Expressed Sequence Tags • ESTs are cDNA clones that have has a single round of sequencing done from one end. • First extract mRNA from a given tissue. Then convert it to cDNA and clone. • Sequence thousands of EST clones and save the results in a database. • A search can then show whether your sequence was expressed in that tissue. • quantitation issues: some mRNAs are present in much higher concentration than others. Many EST libraries are “normalized” by removing duplicate sequences. • Also can get data on transcription start sites and exon/intron boundaries by comparing to genomic DNA • but sometimes need to obtain the clone and sequence the rest of it yourself.

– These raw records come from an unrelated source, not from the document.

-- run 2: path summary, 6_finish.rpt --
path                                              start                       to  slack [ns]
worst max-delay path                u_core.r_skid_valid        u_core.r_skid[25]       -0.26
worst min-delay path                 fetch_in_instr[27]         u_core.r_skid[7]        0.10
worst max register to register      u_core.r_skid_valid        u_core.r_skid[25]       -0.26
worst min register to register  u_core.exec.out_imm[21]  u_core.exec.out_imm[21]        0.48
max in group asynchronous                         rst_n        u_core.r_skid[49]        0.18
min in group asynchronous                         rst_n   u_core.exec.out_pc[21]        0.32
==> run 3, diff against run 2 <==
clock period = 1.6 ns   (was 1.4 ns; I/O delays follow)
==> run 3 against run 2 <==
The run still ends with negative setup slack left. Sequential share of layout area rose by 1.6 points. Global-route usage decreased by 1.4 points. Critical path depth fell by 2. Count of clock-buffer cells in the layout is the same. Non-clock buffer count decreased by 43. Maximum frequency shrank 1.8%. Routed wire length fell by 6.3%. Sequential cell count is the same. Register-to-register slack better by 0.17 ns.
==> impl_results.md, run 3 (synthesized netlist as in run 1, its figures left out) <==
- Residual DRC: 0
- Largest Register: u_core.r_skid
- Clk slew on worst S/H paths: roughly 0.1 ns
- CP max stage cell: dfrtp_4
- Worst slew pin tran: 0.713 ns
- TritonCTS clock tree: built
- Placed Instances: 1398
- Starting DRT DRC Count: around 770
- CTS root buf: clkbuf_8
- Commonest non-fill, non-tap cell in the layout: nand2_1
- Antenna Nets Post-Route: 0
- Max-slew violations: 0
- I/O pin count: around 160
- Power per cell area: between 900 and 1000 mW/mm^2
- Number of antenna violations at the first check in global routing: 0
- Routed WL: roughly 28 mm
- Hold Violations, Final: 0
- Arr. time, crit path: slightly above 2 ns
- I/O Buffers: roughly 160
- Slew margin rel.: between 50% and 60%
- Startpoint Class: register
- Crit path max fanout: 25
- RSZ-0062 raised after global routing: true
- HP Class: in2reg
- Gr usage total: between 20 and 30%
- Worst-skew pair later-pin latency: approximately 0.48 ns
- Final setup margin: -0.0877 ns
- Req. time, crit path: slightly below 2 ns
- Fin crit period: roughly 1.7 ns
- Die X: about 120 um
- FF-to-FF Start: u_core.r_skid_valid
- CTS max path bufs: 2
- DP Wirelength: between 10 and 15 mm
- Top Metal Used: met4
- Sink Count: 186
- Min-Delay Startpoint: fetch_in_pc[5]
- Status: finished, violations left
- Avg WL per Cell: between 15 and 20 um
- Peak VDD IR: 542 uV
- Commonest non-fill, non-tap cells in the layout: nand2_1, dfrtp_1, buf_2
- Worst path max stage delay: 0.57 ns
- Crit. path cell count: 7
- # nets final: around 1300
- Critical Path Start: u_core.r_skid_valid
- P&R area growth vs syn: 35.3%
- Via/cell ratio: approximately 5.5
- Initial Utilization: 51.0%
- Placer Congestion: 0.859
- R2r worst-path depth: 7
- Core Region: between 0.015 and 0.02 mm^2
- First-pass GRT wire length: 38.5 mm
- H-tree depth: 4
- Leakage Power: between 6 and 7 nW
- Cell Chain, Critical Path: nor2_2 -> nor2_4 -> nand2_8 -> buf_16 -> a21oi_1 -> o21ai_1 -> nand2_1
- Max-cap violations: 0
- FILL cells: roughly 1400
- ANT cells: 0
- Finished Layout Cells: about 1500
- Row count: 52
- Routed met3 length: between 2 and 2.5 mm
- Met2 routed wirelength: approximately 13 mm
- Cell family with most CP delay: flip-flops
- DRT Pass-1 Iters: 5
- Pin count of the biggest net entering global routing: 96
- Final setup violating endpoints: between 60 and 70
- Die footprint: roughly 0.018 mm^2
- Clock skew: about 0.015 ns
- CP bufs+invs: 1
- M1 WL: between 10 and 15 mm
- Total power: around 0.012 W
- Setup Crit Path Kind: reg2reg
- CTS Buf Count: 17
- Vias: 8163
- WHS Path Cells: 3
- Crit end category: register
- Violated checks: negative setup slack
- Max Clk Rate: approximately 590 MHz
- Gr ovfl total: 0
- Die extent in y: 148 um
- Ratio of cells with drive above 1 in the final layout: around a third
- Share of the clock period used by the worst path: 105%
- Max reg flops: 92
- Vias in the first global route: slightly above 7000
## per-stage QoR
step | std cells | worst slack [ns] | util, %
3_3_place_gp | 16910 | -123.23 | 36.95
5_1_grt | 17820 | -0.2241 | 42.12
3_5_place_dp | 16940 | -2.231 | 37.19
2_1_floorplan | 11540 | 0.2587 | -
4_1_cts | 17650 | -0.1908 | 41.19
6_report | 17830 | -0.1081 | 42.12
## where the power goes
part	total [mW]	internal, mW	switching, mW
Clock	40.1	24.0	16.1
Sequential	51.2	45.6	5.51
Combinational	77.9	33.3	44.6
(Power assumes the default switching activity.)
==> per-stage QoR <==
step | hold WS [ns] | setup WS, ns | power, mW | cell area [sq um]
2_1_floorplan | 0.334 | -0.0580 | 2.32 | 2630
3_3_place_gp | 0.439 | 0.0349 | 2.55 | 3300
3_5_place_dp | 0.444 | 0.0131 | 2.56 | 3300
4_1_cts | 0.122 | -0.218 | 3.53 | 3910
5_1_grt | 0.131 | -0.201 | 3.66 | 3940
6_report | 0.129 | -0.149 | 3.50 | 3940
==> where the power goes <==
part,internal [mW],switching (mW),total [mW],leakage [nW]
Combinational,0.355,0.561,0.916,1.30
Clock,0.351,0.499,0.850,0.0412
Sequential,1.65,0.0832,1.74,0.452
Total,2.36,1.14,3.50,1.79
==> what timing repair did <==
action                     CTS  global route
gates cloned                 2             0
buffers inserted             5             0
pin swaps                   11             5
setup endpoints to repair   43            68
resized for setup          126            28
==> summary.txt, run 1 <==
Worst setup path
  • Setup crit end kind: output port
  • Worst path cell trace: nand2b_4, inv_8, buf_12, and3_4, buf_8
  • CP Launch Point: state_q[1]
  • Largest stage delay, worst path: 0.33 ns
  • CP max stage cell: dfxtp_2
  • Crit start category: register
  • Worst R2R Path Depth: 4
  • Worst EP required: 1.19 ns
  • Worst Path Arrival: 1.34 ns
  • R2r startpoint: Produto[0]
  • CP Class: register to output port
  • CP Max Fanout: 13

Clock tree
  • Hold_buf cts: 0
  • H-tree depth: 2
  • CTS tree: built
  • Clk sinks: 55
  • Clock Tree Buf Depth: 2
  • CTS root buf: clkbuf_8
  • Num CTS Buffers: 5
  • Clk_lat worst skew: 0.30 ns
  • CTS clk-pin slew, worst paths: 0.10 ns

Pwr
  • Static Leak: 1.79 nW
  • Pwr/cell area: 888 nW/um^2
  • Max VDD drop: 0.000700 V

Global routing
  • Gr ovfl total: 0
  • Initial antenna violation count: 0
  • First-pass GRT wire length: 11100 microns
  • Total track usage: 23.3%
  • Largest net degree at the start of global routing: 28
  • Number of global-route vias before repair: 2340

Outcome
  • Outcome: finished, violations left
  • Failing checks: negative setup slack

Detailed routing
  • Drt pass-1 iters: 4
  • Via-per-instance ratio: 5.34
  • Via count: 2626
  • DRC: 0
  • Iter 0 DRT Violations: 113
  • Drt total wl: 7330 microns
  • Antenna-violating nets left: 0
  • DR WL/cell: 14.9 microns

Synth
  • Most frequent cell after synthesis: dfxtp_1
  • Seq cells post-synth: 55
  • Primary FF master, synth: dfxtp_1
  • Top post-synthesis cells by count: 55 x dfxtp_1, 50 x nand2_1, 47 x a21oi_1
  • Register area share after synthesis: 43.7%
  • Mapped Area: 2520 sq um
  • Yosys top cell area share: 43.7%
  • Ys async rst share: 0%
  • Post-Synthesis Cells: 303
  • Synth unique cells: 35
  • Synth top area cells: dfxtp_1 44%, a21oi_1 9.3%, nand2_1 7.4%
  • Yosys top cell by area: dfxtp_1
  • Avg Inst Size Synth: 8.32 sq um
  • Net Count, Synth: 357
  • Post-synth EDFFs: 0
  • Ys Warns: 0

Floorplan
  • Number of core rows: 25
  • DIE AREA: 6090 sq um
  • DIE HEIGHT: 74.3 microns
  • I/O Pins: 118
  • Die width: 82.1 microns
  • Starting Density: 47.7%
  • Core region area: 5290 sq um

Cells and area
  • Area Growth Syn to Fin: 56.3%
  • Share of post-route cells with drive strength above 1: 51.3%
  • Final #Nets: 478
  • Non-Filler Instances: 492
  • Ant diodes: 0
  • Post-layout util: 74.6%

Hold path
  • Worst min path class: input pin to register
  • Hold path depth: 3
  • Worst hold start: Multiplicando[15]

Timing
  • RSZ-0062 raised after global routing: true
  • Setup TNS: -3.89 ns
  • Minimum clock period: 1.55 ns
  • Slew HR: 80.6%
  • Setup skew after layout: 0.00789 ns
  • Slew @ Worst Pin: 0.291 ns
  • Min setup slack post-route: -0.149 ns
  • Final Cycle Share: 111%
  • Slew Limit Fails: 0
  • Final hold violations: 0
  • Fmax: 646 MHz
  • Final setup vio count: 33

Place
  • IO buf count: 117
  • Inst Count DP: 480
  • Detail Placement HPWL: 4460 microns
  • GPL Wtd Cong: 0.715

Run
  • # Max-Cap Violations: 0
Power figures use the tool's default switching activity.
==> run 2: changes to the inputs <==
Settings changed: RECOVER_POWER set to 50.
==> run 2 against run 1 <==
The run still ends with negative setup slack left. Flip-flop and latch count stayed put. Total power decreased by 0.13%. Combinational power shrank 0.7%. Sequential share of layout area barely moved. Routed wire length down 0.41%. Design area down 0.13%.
File: src/rtl/pipe_datapath.sv
// Two-stage register-file/ALU datapath: RD stage captures bypassed operands,
// EX/WB stage computes the result, writes the register file and the status flags.
module pipe_datapath #(
  parameter  int DATA_W   = 8,
  parameter  int NUM_REGS = 16,
  localparam int ADDR_W   = $clog2(NUM_REGS)
) (
  input  logic              clk,
  input  logic              rst_n,
  input  logic              iss_valid,
  input  logic [ADDR_W-1:0] iss_dst,
  input  logic [ADDR_W-1:0] iss_src_a,
  input  logic [ADDR_W-1:0] iss_src_b,
  input  logic [DATA_W-1:0] iss_imm,
  input  logic              iss_imm_sel,
  input  logic [2:0]        iss_op,
  input  logic              iss_wr_en,
  output logic              wb_valid,
  output logic [ADDR_W-1:0] wb_dst,
  output logic [DATA_W-1:0] wb_data,
  output logic [3:0]        flags,
  input  logic [ADDR_W-1:0] dbg_addr,
  output logic [DATA_W-1:0] dbg_data
);

  localparam int SH_W = $clog2(DATA_W);
  localparam int MSB  = DATA_W - 1;

  typedef enum logic [2:0] {
    OP_ADD    = 3'd0,
    OP_SUB    = 3'd1,
    OP_AND    = 3'd2,
    OP_OR     = 3'd3,
    OP_XOR    = 3'd4,
    OP_SHL    = 3'd5,
    OP_SHR    = 3'd6,
    OP_PASS_B = 3'd7
  } alu_op_t;

  logic [DATA_W-1:0] rf [NUM_REGS];

  logic              ex_valid;
  logic              ex_wr_en;
  logic              ex_imm_sel;
  logic [ADDR_W-1:0] ex_dst;
  logic [DATA_W-1:0] ex_a;
  logic [DATA_W-1:0] ex_b;
  logic [DATA_W-1:0] ex_imm;
  alu_op_t           ex_op;

  logic [DATA_W:0]   sum;
  logic [DATA_W:0]   diff;
  logic [DATA_W-1:0] alu_res;
  logic [DATA_W-1:0] ex_result;
  logic              c_out;
  logic              v_out;
  logic [3:0]        alu_flags;
  logic              fwd_en;
  logic [DATA_W-1:0] opnd_a;
  logic [DATA_W-1:0] opnd_b;

  always_comb begin
    sum     = {1'b0, ex_a} + {1'b0, ex_b};
    diff    = {1'b0, ex_a} - {1'b0, ex_b};
    alu_res = '0;
    c_out   = 1'b0;
    v_out   = 1'b0;
    case (ex_op)
      OP_ADD: begin
        alu_res = sum[DATA_W-1:0];
        c_out   = sum[DATA_W];
        v_out   = (ex_a[MSB] == ex_b[MSB]) && (alu_res[MSB] != ex_a[MSB]);
      end
      OP_SUB: begin
        // the extra top bit of the widened difference is the unsigned borrow
        alu_res = diff[DATA_W-1:0];
        c_out   = diff[DATA_W];
        v_out   = (ex_a[MSB] != ex_b[MSB]) && (alu_res[MSB] != ex_a[MSB]);
      end
      OP_AND:    alu_res = ex_a & ex_b;
      OP_OR:     alu_res = ex_a | ex_b;
      OP_XOR:    alu_res = ex_a ^ ex_b;
      OP_SHL:    alu_res = ex_a << ex_b[SH_W-1:0];
      OP_SHR:    alu_res = ex_a >> ex_b[SH_W-1:0];
      OP_PASS_B: alu_res = ex_b;
      default:   alu_res = '0;
    endcase
    ex_result = ex_imm_sel ? ex_imm : alu_res;
    alu_flags = {alu_res[MSB], (alu_res == '0), c_out, v_out};
  end

  // Bypass from EX makes back-to-back dependent instructions see the new value.
  always_comb begin
    fwd_en = ex_valid && ex_wr_en;
    opnd_a = (fwd_en && (ex_dst == iss_src_a)) ? ex_result : rf[iss_src_a];
    opnd_b = (fwd_en && (ex_dst == iss_src_b)) ? ex_result : rf[iss_src_b];
  end

  // On a bubble only ex_valid drops; the held fields keep wb_dst/wb_data stable.
  always_ff @(posedge clk or negedge rst_n) begin
    if (!rst_n) begin
      ex_valid   <= 1'b0;
      ex_wr_en   <= 1'b0;
      ex_imm_sel <= 1'b0;
      ex_dst     <= '0;
      ex_a       <= '0;
      ex_b       <= '0;
      ex_imm     <= '0;
      ex_op      <= OP_ADD;
    end else if (iss_valid) begin
      ex_valid   <= 1'b1;
      ex_wr_en   <= iss_wr_en;
      ex_imm_sel <= iss_imm_sel;
      ex_dst     <= iss_dst;
      ex_a       <= opnd_a;
      ex_b       <= opnd_b;
      ex_imm     <= iss_imm;
      ex_op      <= alu_op_t'(iss_op);
    end else begin
      ex_valid   <= 1'b0;
    end
  end

  always_ff @(posedge clk or negedge rst_n) begin
    if (!rst_n) begin
      for (int unsigned i = 0; i < NUM_REGS; i++) rf[i] <= '0;
      flags <= '0;
    end else begin
      if (ex_valid && ex_wr_en) rf[ex_dst] <= ex_result;
      if (ex_valid && !ex_imm_sel) flags <= alu_flags;
    end
  end

  assign wb_valid = ex_valid;
  assign wb_dst   = ex_dst;
  assign wb_data  = ex_result;
  assign dbg_data = rf[dbg_addr];

endmodule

Etc. • New techniques in DNA/RNA technology are being developed constantly. The main goal is to increase reliability and decrease cost. Primarily the aim is to automate as much as possible. • Just a few techniques we are not going to discuss: RACE, SAGE, differential display, S1 nuclease protection
Protein Methods • It is important to be sure that the protein product of a gene is made, and to know where in the tissue or cell it is made, and how much is made. • Most protein detection is based on either making antibodies to the protein of interest, or by making a fusion protein: your protein fused to a fluorescent protein. • GFP: green fluorescent protein. Isolated from jellyfish. Several variants give different colors. It still works when it is fused to other proteins. • Often done in conjunction with confocal microscopy: examining the same image with visible light and fluorescence.
Antibodies • If you inject rabbits (usually) with your protein, the rabbit will develop an immune response against it. The antibodies can be isolated from the blood. • Antibodies bind very specifically to the antigen. The antibodies can be detected by a labeled second antibody that binds to the first antibody: fluorescein-labeled goat anti-rabbit antibody for instance.